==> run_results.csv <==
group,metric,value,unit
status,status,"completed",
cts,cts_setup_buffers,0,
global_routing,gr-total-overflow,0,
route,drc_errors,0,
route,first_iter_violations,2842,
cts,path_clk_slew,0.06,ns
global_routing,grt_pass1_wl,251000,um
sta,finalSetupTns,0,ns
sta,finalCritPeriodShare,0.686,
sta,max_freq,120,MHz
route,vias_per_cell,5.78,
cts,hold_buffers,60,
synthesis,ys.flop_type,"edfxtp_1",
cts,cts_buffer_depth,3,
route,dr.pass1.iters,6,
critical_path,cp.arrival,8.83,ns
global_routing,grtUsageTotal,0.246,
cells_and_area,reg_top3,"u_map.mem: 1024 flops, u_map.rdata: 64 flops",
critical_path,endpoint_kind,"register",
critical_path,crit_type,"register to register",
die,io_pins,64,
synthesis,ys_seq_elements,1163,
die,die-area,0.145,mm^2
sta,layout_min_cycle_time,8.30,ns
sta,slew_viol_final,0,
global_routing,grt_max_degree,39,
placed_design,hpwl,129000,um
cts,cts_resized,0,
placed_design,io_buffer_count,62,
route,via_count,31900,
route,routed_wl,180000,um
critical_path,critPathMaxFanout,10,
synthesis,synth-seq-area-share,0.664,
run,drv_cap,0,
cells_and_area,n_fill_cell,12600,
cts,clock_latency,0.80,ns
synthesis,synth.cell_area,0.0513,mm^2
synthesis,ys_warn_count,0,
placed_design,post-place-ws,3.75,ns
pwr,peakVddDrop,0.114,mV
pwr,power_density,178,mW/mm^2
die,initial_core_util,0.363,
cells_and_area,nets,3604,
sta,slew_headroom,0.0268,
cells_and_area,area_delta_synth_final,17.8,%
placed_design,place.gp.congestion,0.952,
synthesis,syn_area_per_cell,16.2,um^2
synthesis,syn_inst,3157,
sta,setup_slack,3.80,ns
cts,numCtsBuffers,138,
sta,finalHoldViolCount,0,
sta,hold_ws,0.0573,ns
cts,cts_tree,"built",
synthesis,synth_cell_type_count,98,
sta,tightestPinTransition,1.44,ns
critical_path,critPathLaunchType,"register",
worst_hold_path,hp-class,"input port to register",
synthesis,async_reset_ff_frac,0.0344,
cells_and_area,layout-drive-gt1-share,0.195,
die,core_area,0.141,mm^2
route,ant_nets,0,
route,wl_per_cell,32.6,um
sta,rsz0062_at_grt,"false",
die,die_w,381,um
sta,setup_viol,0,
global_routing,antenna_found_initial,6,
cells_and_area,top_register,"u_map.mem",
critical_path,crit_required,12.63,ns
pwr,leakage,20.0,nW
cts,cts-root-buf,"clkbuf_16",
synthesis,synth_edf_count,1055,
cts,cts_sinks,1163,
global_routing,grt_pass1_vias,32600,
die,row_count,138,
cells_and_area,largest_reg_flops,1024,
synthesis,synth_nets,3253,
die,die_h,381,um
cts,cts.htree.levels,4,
[config.mk]
export PLATFORM = sky130hd
export DESIGN_NAME = xbrd_front
export DESIGN_NICKNAME = d
export VERILOG_FILES = /design/src/design/xbrd_pkg.sv /design/src/design/xbrd_front.sv
export SDC_FILE = /design/constraint.sdc
export NUM_CORES = 1
export LEC_CHECK = 0
export ABC_AREA = 1
export BUFFER_PORTS_ARGS = -buffer_cell sky130_fd_sc_hd__buf_2
export CAP_MARGIN = 20
export CORE_MARGIN = 2
export CORE_UTILIZATION = 50
export DETAILED_ROUTE_END_ITERATION = 8
export PLACE_DENSITY = 0.83
export SLEW_MARGIN = 20
export SYNTH_ARGS = -nofsm -noshare
export SYNTH_HDL_FRONTEND = slang
export SYNTH_SLANG_ARGS = --single-unit
[constraint.sdc]
create_clock -name clk -period 5.3 [get_ports clk]
set_input_delay 0.53 -clock clk [delete_from_list [all_inputs] [get_ports clk]]
set_output_delay 0.53 -clock clk [all_outputs]
set_load 0.03 [all_outputs]
[src/design/xbrd_pkg.sv]
// shared types and constants for the bounded random draw core
`timescale 1ns / 1ps
package xbrd_pkg;

	localparam logic [63:0] GOLDEN_STEP = 64'h9E3779B97F4A7C15;
	localparam logic [63:0] MIX_MUL_A   = 64'hBF58476D1CE4E5B9;
	localparam logic [63:0] MIX_MUL_B   = 64'h94D049BB133111EB;
	localparam logic [63:0] PERCENT_SPAN = 64'd100;

	typedef enum logic [1:0] {
		REQ_RAW     = 2'd0,
		REQ_BELOW   = 2'd1,
		REQ_RANGE   = 2'd2,
		REQ_PERCENT = 2'd3
	} req_kind_t;

	// register indexes
	localparam logic [0:0] REG_SEED = 1'b0;

	typedef struct packed {
		logic [1:0]         req_type;
		logic signed [31:0] count;
		logic signed [31:0] range_low;
		logic signed [31:0] range_high;
		logic signed [31:0] percent;
	} in_item_t;

	typedef struct packed {
		logic [63:0]        raw_word;
		logic signed [31:0] int_value;
		logic               chance_hit;
		logic               invalid_arg;
	} out_item_t;

	// classified job from the front part to the back part
	typedef struct packed {
		logic        draw;       // needs a word from the generator
		logic        bounded;    // rejection and modulo needed
		logic        pct;        // compare result against percent
		logic [63:0] bound;      // modulo bound when bounded
		logic [31:0] offset;     // added to the remainder
		logic [31:0] pct_val;    // percent for the compare
		logic        hit;        // fixed hit when no draw
		logic        bad;        // invalid argument
	} job_t;

endpackage

[src/design/xbrd_front.sv]
// front part: classifies requests into jobs and queues them
`timescale 1ns / 1ps
module xbrd_front
	import xbrd_pkg::*;
(
	input  logic     clk,
	input  logic     arst_n,
	input  logic     in_valid,
	output logic     in_stall,
	input  in_item_t in_data,
	output logic     job_valid,
	input  logic     job_take,
	output job_t     job_data
);

	job_t        cls;
	job_t        q_mem_q [2];
	logic [1:0]  cnt_q;
	logic        wr_ptr_q;
	logic        rd_ptr_q;
	logic        push;
	logic        pop;
	logic [63:0] lo64;
	logic [63:0] hi64;

	// classify one request
	always_comb begin
		lo64 = {{32{in_data.range_low[31]}}, in_data.range_low};
		hi64 = {{32{in_data.range_high[31]}}, in_data.range_high};
		cls = '0;
		unique case (req_kind_t'(in_data.req_type))
			REQ_RAW: begin
				cls.draw = 1'b1;
			end
			REQ_BELOW: begin
				if (in_data.count <= 0) begin
					cls.bad = 1'b1;
				end else begin
					cls.draw = 1'b1;
					cls.bounded = 1'b1;
					cls.bound = {32'd0, in_data.count};
				end
			end
			REQ_RANGE: begin
				if (in_data.range_low > in_data.range_high) begin
					cls.bad = 1'b1;
				end else begin
					cls.draw = 1'b1;
					cls.bounded = 1'b1;
					cls.bound = hi64 - lo64 + 64'd1;
					cls.offset = in_data.range_low;
				end
			end
			default: begin
				if (in_data.percent >= 100) begin
					cls.hit = 1'b1;
				end else if (in_data.percent > 0) begin
					cls.draw = 1'b1;
					cls.bounded = 1'b1;
					cls.pct = 1'b1;
					cls.bound = PERCENT_SPAN;
					cls.pct_val = in_data.percent;
				end
			end
		endcase
	end

	// two-entry queue
	assign in_stall  = cnt_q[1];
	assign push      = in_valid && !in_stall;
	assign job_valid = cnt_q != 2'd0;
	assign pop       = job_valid && job_take;
	assign job_data  = q_mem_q[rd_ptr_q];

	always_ff @(posedge clk) begin
		if (push) begin
			q_mem_q[wr_ptr_q] <= cls;
		end
	end

	always_ff @(posedge clk or negedge arst_n) begin
		if (!arst_n) begin
			cnt_q    <= 2'd0;
			wr_ptr_q <= 1'b0;
			rd_ptr_q <= 1'b0;
		end else begin
			if (push) begin
				wr_ptr_q <= !wr_ptr_q;
			end
			if (pop) begin
				rd_ptr_q <= !rd_ptr_q;
			end
			cnt_q <= cnt_q + {1'b0, push} - {1'b0, pop};
		end
	end

endmodule

After elaboration in Yosys (flattened, before gate mapping):

Memories as Yosys holds them, arrays and structs flattened.
Index checks and enable logic that the tools add are counted.

* $add $sub $neg: 4
* magnitude comparators: 4
* eq/ne operators: 2
* mux-type cells: 20
* reduce and logical (&&, ||, !) cells: 8

Operators by type and width (count)
* $pmux W64 S3: 1
* $mux W67: 2
* $mux W32: 4
* $mux W96: 1
* $add A33 B2 Y34 const B: 1
* $mux W33: 1
* $sub A32 B32 Y33: 1
* $ge A32 B8 Y1 const B: 1
* $gt A32 B1 Y1 const B: 1
* $gt A32 B32 Y1: 1
* $le A32 B1 Y1 const B: 1
* $mux W1: 6
* $pmux W1 S3: 2
* $mux W2: 2
* $logic_not A1 Y1: 3
* $reduce_or A3 Y1: 1
* $add A2 B1 Y2: 1
* $eq A2 B1 Y1 const B: 1
* $eq A2 B2 Y1 const B: 1
* $logic_and A1 B1 Y1: 2
* $logic_not A2 Y1: 1
* $pmux W1 S2: 1
* $reduce_bool A2 Y1: 1
* $sub A2 B1 Y2: 1

* bits in registers: 4
* bits in writable memories: 266
* input port bits: 134
* output and inout port bits: 135
* word-level logic and storage cells: 42
* memories: 1

Memories
* q_mem_q: depth 2, bits a word 133, rd ports 1, clocked after Yosys merged registers in 0, wr ports 1, line xbrd_front.sv:17 `job_t q_mem_q [2];`

Depth between registers and ports, before layout:

* depth after elaboration: 4
* depth in mapped cells: 18
* gate-level depth less buffers: 17

Worst setup path after synthesis:

No wires, ideal clock.

* kind: register -> register
* start point: register cnt_q[1]
* end point: memory q_mem_q[0][0] in the netlist's numbering, enable pin
* library setup time: 566 ps
* arrival: 5014 ps
* data required time: 4734 ps
* setup slack: -280 ps
* stages on the path, launching flop included: 4
* path buffers: 0
* clock period less this slack: 5580 ps
* path through: dfrtp_1 > inv_1 > nand2_1 > nor2_1

* cells in the longest elaborated chain, start to end: 4

Ends and longest elaborated chain
* start: declaration: line xbrd_front.sv:18 `logic [1:0] cnt_q;`
* start signal: assignment: line xbrd_front.sv:93 `cnt_q <= cnt_q + {1'b0, push} - {1'b0, pop};`
* $logic_not A1 Y1: line xbrd_front.sv:70 `assign push = in_valid && !in_stall;`
* $logic_and A1 B1 Y1: line xbrd_front.sv:70
* $mux W1: line xbrd_front.sv:76 `if (push) begin`
* $mux W1 (implied by the code): line xbrd_front.sv:77 `q_mem_q[wr_ptr_q] <= cls;`
* end: declaration: line xbrd_front.sv:17

Every way passes these cells.
### src/rtl/core/rcqm_pkg.sv
`timescale 1ns / 1ps
// ----------------------------------------------------------------------------
// rcqm_pkg
// Shared types and constants of the RED and CoDel queue manager.
// ----------------------------------------------------------------------------
package rcqm_pkg;

  localparam int QUEUE_DEPTH_DEF = 32;
  localparam int TAG_BITS_DEF    = 16;
  localparam int AVG_W           = 22;
  localparam int PROB_W          = 16;
  localparam int TIME_W          = 32;
  localparam int CNT_W           = 6;
  localparam int ST_W            = 3;
  localparam int OTAG_W          = 16;

  localparam logic [ST_W-1:0] ST_ACCEPTED = 3'd0;
  localparam logic [ST_W-1:0] ST_FULL     = 3'd1;
  localparam logic [ST_W-1:0] ST_FORCED   = 3'd2;
  localparam logic [ST_W-1:0] ST_RANDOM   = 3'd3;
  localparam logic [ST_W-1:0] ST_DELIVER  = 3'd4;
  localparam logic [ST_W-1:0] ST_DELAY    = 3'd5;
  localparam logic [ST_W-1:0] ST_EMPTY    = 3'd6;

  localparam logic [2:0] REG_CAPACITY  = 3'd0;
  localparam logic [2:0] REG_WEIGHT    = 3'd1;
  localparam logic [2:0] REG_LOW       = 3'd2;
  localparam logic [2:0] REG_HIGH      = 3'd3;
  localparam logic [2:0] REG_PROB      = 3'd4;
  localparam logic [2:0] REG_PROB_DEG  = 3'd5;
  localparam logic [2:0] REG_TARGET    = 3'd6;
  localparam logic [2:0] REG_INTERVAL  = 3'd7;

  typedef struct packed {
    logic [CNT_W-1:0]  capacity;
    logic [15:0]       avg_weight;
    logic [AVG_W-1:0]  low_threshold;
    logic [AVG_W-1:0]  high_threshold;
    logic [PROB_W-1:0] drop_prob_max;
    logic [PROB_W-1:0] drop_prob_max_degraded;
    logic [TIME_W-1:0] target_delay;
    logic [TIME_W-1:0] drop_interval;
  } cfg_t;

  // Commands from the controller to the datapath.
  typedef struct packed {
    logic capture;   // latch the input item
    logic enq_eval;  // full check and average multiply
    logic avg_sum;   // finish average, decide forced and divide start
    logic div_step;  // one quotient bit
    logic enq_fin;   // decide random drop, push and emit
    logic deq_read;  // read head entry
    logic deq_fin;   // pop, classify and emit
  } cmd_t;

  typedef struct packed {
    logic is_deq;
    logic full;
    logic need_div;
    logic div_done;
    logic empty;
    logic deq_last;
  } stat_t;

endpackage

◆ **WHAT YOU NEED TO DO**:
Print, without alteration, only the lines above between the one holding "die,die_w,381,um" and the one holding "die,die_h,381,um", inclusive.

◆ **ANSWER AREA**:
die,die_w,381,um
sta,setup_viol,0,
global_routing,antenna_found_initial,6,
cells_and_area,top_register,"u_map.mem",
critical_path,crit_required,12.63,ns
pwr,leakage,20.0,nW
cts,cts-root-buf,"clkbuf_16",
synthesis,synth_edf_count,1055,
cts,cts_sinks,1163,
global_routing,grt_pass1_vias,32600,
die,row_count,138,
cells_and_area,largest_reg_flops,1024,
synthesis,synth_nets,3253,
die,die_h,381,um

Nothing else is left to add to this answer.